Importanza dell’istruzione religiosa

       Chiunque avrà in mano questo libretto lo prego e umilmente lo supplico che lo legga più volte e lo faccia leggere e trascrivere e si persuada che avrà un doppio premio dal Signore, quello del progresso proprio e quello del progresso altrui. E questo lo dico perché c’è tanta gente, e forse anche alcuni religiosi, che amano avere molti libri, ben puliti e ben rilegati, ma li tengono chiusi negli armadi, e non li leggono né li lasciano leggere agli altri; e non capiscono che non val niente aver dei libri e non leggerli. Il libro, infatti, ben foderato e nitido, se non è letto, non fa l’anima nitida; il libro, invece, che è letto spesso - per il fatto che sta spesso tra le mani, non può essere bello di fuori - fa l’anima bella.

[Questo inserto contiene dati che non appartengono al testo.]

--- src/rtl/TriggerTypes.sv ---
// Shared trigger-protocol types: responder return codes and responder FSM states.
// Latency: n/a (types only).
// Backpressure: n/a (types only).
package TriggerTypes;

  // Return codes reported on ap_return; 32 bits wide so they drop straight onto the bus.
  typedef enum logic [31:0] {
    EXECUTED    = 32'd1,
    WAIT_INPUT  = 32'd2,
    WAIT_OUTPUT = 32'd3
  } ret_code_e;

  // Actor responder control states.
  typedef enum logic [2:0] {
    ST_IDLE,
    ST_EVAL,
    ST_FIRE,
    ST_WAIT_ACT,
    ST_SETTLE,
    ST_DONE
  } resp_state_e;

endpackage

--- src/rtl/actor_fire_predicate.sv ---
// Firing-rule predicates: every input has enough tokens, every output has enough space.
// Latency: purely combinational, zero cycles.
// Backpressure: none; the caller decides when to sample the result.
//
// Ports:
//   in_count/in_need   : packed per-input token counts and per-firing consumption (need 0 = port not required)
//   out_space/out_need : packed per-output free slots and per-firing production
//   in_ok/out_ok       : unsigned >= test ANDed across all ports
module actor_fire_predicate #(
  parameter int NUM_INPUTS  = 2,
  parameter int NUM_OUTPUTS = 1,
  parameter int CNT_W       = 16
) (
  input  logic [NUM_INPUTS*CNT_W-1:0]  in_count,
  input  logic [NUM_INPUTS*CNT_W-1:0]  in_need,
  input  logic [NUM_OUTPUTS*CNT_W-1:0] out_space,
  input  logic [NUM_OUTPUTS*CNT_W-1:0] out_need,
  output logic                         in_ok,
  output logic                         out_ok
);

  always_comb begin
    in_ok = 1'b1;
    for (int i = 0; i < NUM_INPUTS; i++) begin
      if (in_count[i*CNT_W +: CNT_W] < in_need[i*CNT_W +: CNT_W]) begin
        in_ok = 1'b0;
      end
    end
  end

  always_comb begin
    out_ok = 1'b1;
    for (int j = 0; j < NUM_OUTPUTS; j++) begin
      if (out_space[j*CNT_W +: CNT_W] < out_need[j*CNT_W +: CNT_W]) begin
        out_ok = 1'b0;
      end
    end
  end

endmodule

Introduzione al libro dei Sermoni

       Spinti dall’amore paterno e dalla preoccupazione pastorale, abbiamo scritto in questo libretto delle raccomandazioni semplici ma utili ai pastori, perché nelle feste più grandi i presbiteri o i diaconi le leggano al loro gregge. Facendo questo con buona volontà, io ho fatto il mio dovere innanzi a Dio. Se però qualche presbitero o diacono, mosso da negligenza, trascurerà di leggere al popolo questi sermoni, sappia che dovrà rispondere con me innanzi a Cristo, quando dovremo render conto al giudice eterno, del gregge che ci è stato affidato. Perciò questo libretto rileggetelo ogni anno con molta cura, per giustificarvi innanzi a Dio e innanzi agli uomini. E poiché fu necessario fare parecchi libretti di queste semplici raccomandazioni, se non vi dispiaceranno, potete e dovete trascriverli e in bella scrittura e pergamena, per quanto potrete, e darli da trascrivere ad altre parrocchie, perché possiate avere il merito del vostro e dell’altrui progresso. E poiché è necessario decisamente che non solo i chierici ma anche i laici conoscano la fede cattolica, prima di tutto abbiamo esposto la fede cattolica, come la definirono i santi Padri; e queste definizioni noi dobbiamo rileggere spesso e le dobbiamo suggerire agli altri.

       E perché i nostri amanuensi sono ancora dei principianti, se troverete nelle lettere o nelle proposizioni qualche cosa in meno o in sovrappiù, siate indulgenti con carità, correggete, com’è giusto, e fate ricopiare in più accorta scrittura.